Saturday, March 2, 2013

The loss of babyhood and celebration of life

Do you ever have moments where you just know things have changed.  I've had many of those recently in looking at my baby.  Looking at her and realizing that she is not that anymore. 
And then it was here, her birthday.  I've had mixed feelings about birthdays in the past.  With this being her first I wanted to break from the traditional party to celebrating her life and remembering her birth itself.  
I still think her birth story is pretty awesome, and I would totally do it the same way again (if I could guarantee that I would not have the baby in the car on the way to the hospital).  So on her birthday, we went to the lake that I walked round and round while in labor.  We being me, the girls and my mom (who was not working that day - poor Beach was, though, so he couldn't come).
A bit cooler than the year before, but the sun shinned and warmed me from the inside out.  I just loved spending some quality time, reminiscing about the places I had to squat out a contraction and the log that we would spot the turtles.
Last year, I knew it was a last harooahhh of eating before birth and there was a Wendy's right off the trail.  So we stopped for a frosty and a fry (note this is something that never happens).   I had to re-live this part as well, of course, and Zoe very much enjoyed her "special treat."  We even saved some for daddy, too, so he could have a piece of the day.  The cold weather got to Zoe, though, and she was shivering  as she ate, and loving every second. 
As a side note, I totally almost fell in the lake off this lovely bridge thing.  Really, the only thing that saved my tripping self was a very old piece of wood that held all my body weight from going over.  This would not have made for a happy momma...but perhaps for a better story. 
It was a great afternoon.  
The following day, while it was snowing in the upstate, we headed to the park for a picnic.  I debated all day whether it was worth the chance of the weather holding off, and not freezing to death (causing me much anxiety ...how I hate this about me).  In the end Beach said we were going, since he knew I would be sad, as there was no "plan B".
So we walked, huddled together with our picnic and had cake.  My mom graciously made a homemade one.  Shiloh's first taste of sugar, yet she wasn't a huge fan...Yahhh for that.  Zoe, on the other hand, very much looks forward to birthdays for this very reason.
The highlight for our little Shi was getting to ride in the wagon her uncle brought.  She loved it!

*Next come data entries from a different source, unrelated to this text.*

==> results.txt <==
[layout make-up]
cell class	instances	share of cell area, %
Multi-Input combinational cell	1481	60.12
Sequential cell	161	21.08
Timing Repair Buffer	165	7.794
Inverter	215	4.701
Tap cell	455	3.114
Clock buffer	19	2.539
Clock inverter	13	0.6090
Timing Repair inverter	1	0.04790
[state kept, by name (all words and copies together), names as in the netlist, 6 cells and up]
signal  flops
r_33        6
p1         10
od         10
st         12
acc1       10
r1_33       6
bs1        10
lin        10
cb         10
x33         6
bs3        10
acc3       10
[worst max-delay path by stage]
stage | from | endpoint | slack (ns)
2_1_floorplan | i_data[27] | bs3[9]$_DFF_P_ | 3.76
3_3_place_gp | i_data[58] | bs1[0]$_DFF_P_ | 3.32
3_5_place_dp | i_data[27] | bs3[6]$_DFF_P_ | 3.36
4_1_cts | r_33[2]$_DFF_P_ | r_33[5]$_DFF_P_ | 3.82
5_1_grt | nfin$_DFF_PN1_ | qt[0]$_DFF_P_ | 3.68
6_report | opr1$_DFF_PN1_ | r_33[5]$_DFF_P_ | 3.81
This design comes from an exercise in tuning for small area, a short achievable clock period and few clock cycles on the open sky130 flow, not from production work. In this exercise RTL edits were held to simulation tests only and were not proved equivalent to the original. Power figures rest on the tool's default switching activity, not on a simulated workload.

== main ==
## phi_copy_sequencer
module phi_copy_sequencer
#(
    parameter int unsigned     ID_W       = phi_copy_sequencer_pkg::DEF_ID_W,
    parameter int unsigned     MAX_COPIES = 8,
    parameter logic [ID_W-1:0] TEMP_ID    = ID_W'(phi_copy_sequencer_pkg::DEF_TEMP_ID)
) (
    input  logic            clk,
    input  logic            rst,
    input  logic            in_valid,
    output logic            in_ready,
    input  logic [ID_W-1:0] in_dest,
    input  logic [ID_W-1:0] in_src,
    input  logic            in_last,
    output logic            out_valid,
    input  logic            out_ready,
    output logic [ID_W-1:0] out_dest,
    output logic [ID_W-1:0] out_src,
    output logic            out_last,
    output logic            out_nop,
    output logic            err_overflow,
    output logic            err_dup
);
Size in the first run: roughly 2200 cells after synthesis, roughly 540 flip-flops, ~26000 sq um of cells after synthesis.
clock: 7.0 ns
lec_check: 0
cap_margin: 20
core_margin: 2
core_utilization: 30
setup_slack_margin: 4.7
slew_margin: 20
tns_end_percent: 5
standard.sh (not shown) runs the stock make flow with config.mk's settings and CLKGATE_MAP_FILE= SYNTH_SCRIPT=/design/flow/synth_recipe.tcl, a recipe that flattens the netlist after the stock synthesis.
==> flow/flow/run.sh <==
#!/bin/bash
# The standard layout, with faster port buffers (buf_4 instead of the
# default delay-buffer pick) and gate sizing not tied to the cell footprint.
# make's full output goes to standard.log; ORFS keeps each step's log under orfs/logs.
set -o pipefail
bash standard.sh MATCH_CELL_FOOTPRINT=0 "BUFFER_PORTS_ARGS=-buffer_cell sky130_fd_sc_hd__buf_4" finish > standard.log 2>&1
Testbench counts of main, summed over its fixed seeds: cycles 39,532.
Edits applied to the flow inputs when going from main to the feature branch:
Settings: TNS_END_PERCENT now 25, was 5; SETUP_SLACK_MARGIN now 4.4, was 4.7.
[summary]
Compared with main, in the feature branch total routing resource utilization after global routing lost 0.61 points; time the worst path needs with I/O delays and setup saw an increase; register fraction of the total cell area grew by 0.78 points. For main, the launching instance or port of the critical path was out_src[15], unlike the feature branch, where it was r_dest[0]. Diff main -> the feature branch: multi-input gate count stayed essentially flat, power spent charging and discharging nets dropped about 1.8%.


Setup of P:
Another version of the RTL of phi_copy_sequencer (not shown whole).
Size in the first run: about 2300 cells after synthesis, ~28000 sq um of cells after synthesis.
==> flow/config.mk <==
export PLATFORM = sky130hd
export DESIGN_NAME = phi_copy_sequencer
export DESIGN_NICKNAME = phi_copy_sequencer
export VERILOG_FILES = /design/flow/design.v
export SDC_FILE = /design/flow/constraint.sdc
export NUM_CORES = 4
export LEC_CHECK = 0
export CAP_MARGIN = 20
export CORE_MARGIN = 2
export CORE_UTILIZATION = 45
export SETUP_SLACK_MARGIN = 4.4
export SLEW_MARGIN = 20
export TNS_END_PERCENT = 5
==> flow/constraint.sdc <==
create_clock -name core_clock -period 7.0 [get_ports {clk}]
set_input_delay 1.4000 -clock core_clock [delete_from_list [all_inputs] [get_ports {clk}]]
set_output_delay 1.4000 -clock core_clock [all_outputs]
set_load 0.01 [all_outputs]
Scripts as last shown in full above: flow/flow/run.sh
Testbench counts of P, summed over its fixed seeds: cycles 39,532.
Edits applied to the flow inputs when going from P to Q:
- swapping 45 for 30 in CORE_UTILIZATION
- putting ABC_AREA at 1 where nothing was set
--- outcome ---
P has lower time the final worst path needs with I/O delays and setup than Q. There was hardly any difference in cell-internal power between P and Q. Q: final worst setup slack lower than P. Global-route usage, P and Q, lower one = Q. As of Q, cell area had risen by a little under 10% compared to P.


## job 4859
phi_copy_sequencer with an RTL version that a note above also has.
Size in the first run: about 2,200 cells after synthesis, about 540 flip-flops, roughly 75 I/O pins, about 26,000 µm² of cells after synthesis.
==> flow/design.v (excerpt) <==
module phi_copy_sequencer
#(
    parameter int unsigned     ID_W       = phi_copy_sequencer_pkg::DEF_ID_W,
    parameter int unsigned     MAX_COPIES = 8,
    parameter logic [ID_W-1:0] TEMP_ID    = ID_W'(phi_copy_sequencer_pkg::DEF_TEMP_ID)
) (
    input  logic            clk,
    input  logic            rst,
    input  logic            in_valid,
    output logic            in_ready,
    input  logic [ID_W-1:0] in_dest,
    input  logic [ID_W-1:0] in_src,
    input  logic            in_last,
    output logic            out_valid,
    input  logic            out_ready,
    output logic [ID_W-1:0] out_dest,
    output logic [ID_W-1:0] out_src,
    output logic            out_last,
    output logic            out_nop,
    output logic            err_overflow,
    output logic            err_dup
);
==> flow/config.mk <==
export PLATFORM = sky130hd
export DESIGN_NAME = phi_copy_sequencer
export DESIGN_NICKNAME = phi_copy_sequencer
export VERILOG_FILES = /design/flow/design.v
export SDC_FILE = /design/flow/constraint.sdc
export NUM_CORES = 4
export LEC_CHECK = 0
export CAP_MARGIN = 20
export CORE_MARGIN = 2
export CORE_UTILIZATION = 30
export CTS_CLUSTER_DIAMETER = 100
export CTS_CLUSTER_SIZE = 24
export SETUP_SLACK_MARGIN = 4.7
export SLEW_MARGIN = 20
export TNS_END_PERCENT = 5
==> flow/constraint.sdc <==
create_clock -name core_clock -period 7.0 [get_ports {clk}]
set_input_delay 1.4000 -clock core_clock [delete_from_list [all_inputs] [get_ports {clk}]]
set_output_delay 1.4000 -clock core_clock [all_outputs]
set_load 0.01 [all_outputs]
Scripts as last shown in full above: flow/flow/run.sh
Testbench counts of job 4859, summed over its fixed seeds: cycles 39,532.
The following lists how job 3732 was set up differently from job 4859:
# job 4859
export LEC_CHECK = 0
export CAP_MARGIN = 20
export CORE_MARGIN = 2
export CORE_UTILIZATION = 30
export CTS_CLUSTER_DIAMETER = 100
export CTS_CLUSTER_SIZE = 24
export SETUP_SLACK_MARGIN = 4.7
export SLEW_MARGIN = 20
export TNS_END_PERCENT = 5
create_clock -name core_clock -period 7.0 [get_ports {clk}]
# job 3732
export LEC_CHECK = 0
export CAP_MARGIN = 20
export CORE_MARGIN = 2
export CORE_UTILIZATION = 30
export SETUP_SLACK_MARGIN = 5.0
export SLEW_MARGIN = 20
export TNS_END_PERCENT = 5
create_clock -name core_clock -period 7.0 [get_ports {clk}]
==> run notes <==
In job 3732 the critical path depth turned out 4 higher than in job 4859.
The final design instance area without fill of job 3732 was inferior to that of job 4859.
[compare] base=job 4859 new=job 3732: final standard cell utilization of the core picked up an extra 1.8 points; number of combinational gates with multiple inputs neither gained nor lost much; switching power of the nets picked up an extra 5.3%.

This little bundle of true joy.  How I am blessed this year to have her in my life.  How she is a blessing to others, some that even have to stop me from across the grocery store for the big smile that she gives them.  For the great big hugs and kisses and snuggles that I treasure and melt in.  For the way that she loves to dance, even if she can't stand yet but waves her hands wildly as her sister jumps around her.  For how she adores her sister and can't seem to get enough.  I love you my precious sweet gift of God.  May your light always shine so bright!